**About this task:** Filter the lines below, keeping each one that holds "output".

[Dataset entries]
==> src/rtl/sample_fifo.sv <==
// Parameterised valid/ready FIFO for the sample stream.
`timescale 1ns/100ps
module sample_fifo #(
    parameter int WIDTH = 28,
    parameter int DEPTH = 16
) (
    input  wire logic             core_clk,
    input  wire logic             srst,
    input  wire logic             inValid,
    output logic                  inReady,
    input  wire logic [WIDTH-1:0] inData,
    output logic                  outValid,
    input  wire logic             outReady,
    output logic [WIDTH-1:0]      outData
);

    localparam int AW = $clog2(DEPTH);

    logic [WIDTH-1:0] mem [DEPTH];
    logic [AW-1:0]    wrPtr_q, wrPtr_d, rdPtr_q, rdPtr_d;
    logic [AW:0]      count_q, count_d;
    logic             notFull_q, notFull_d;
    logic             push, pop;

    // ********************************************************************
    // Pointer and level bookkeeping.
    // ********************************************************************
    always_comb begin
        push      = inValid && notFull_q;
        pop       = outReady && (count_q != '0);
        wrPtr_d   = push ? AW'(wrPtr_q + 1'b1) : wrPtr_q;
        rdPtr_d   = pop ? AW'(rdPtr_q + 1'b1) : rdPtr_q;
        count_d   = count_q;
        if (push && !pop) begin
            count_d = (AW+1)'(count_q + 1'b1);
        end else if (pop && !push) begin
            count_d = (AW+1)'(count_q - 1'b1);
        end
        // Registered full flag keeps the ready output free of logic.
        notFull_d = (count_d != (AW+1)'(DEPTH));
    end

    always_ff @(posedge core_clk) begin
        if (srst) begin
            wrPtr_q   <= '0;
            rdPtr_q   <= '0;
            count_q   <= '0;
            notFull_q <= 1'b1;
        end else begin
            wrPtr_q   <= wrPtr_d;
            rdPtr_q   <= rdPtr_d;
            count_q   <= count_d;
            notFull_q <= notFull_d;
        end
    end

    always_ff @(posedge core_clk) begin
        if (push) begin
            mem[wrPtr_q] <= inData;
        end
    end

    assign inReady  = notFull_q;
    assign outValid = (count_q != '0);
    assign outData  = mem[rdPtr_q];

endmodule : sample_fifo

**Result below:**
    output logic                  inReady,
    output logic                  outValid,
    output logic [WIDTH-1:0]      outData
        // Registered full flag keeps the ready output free of logic.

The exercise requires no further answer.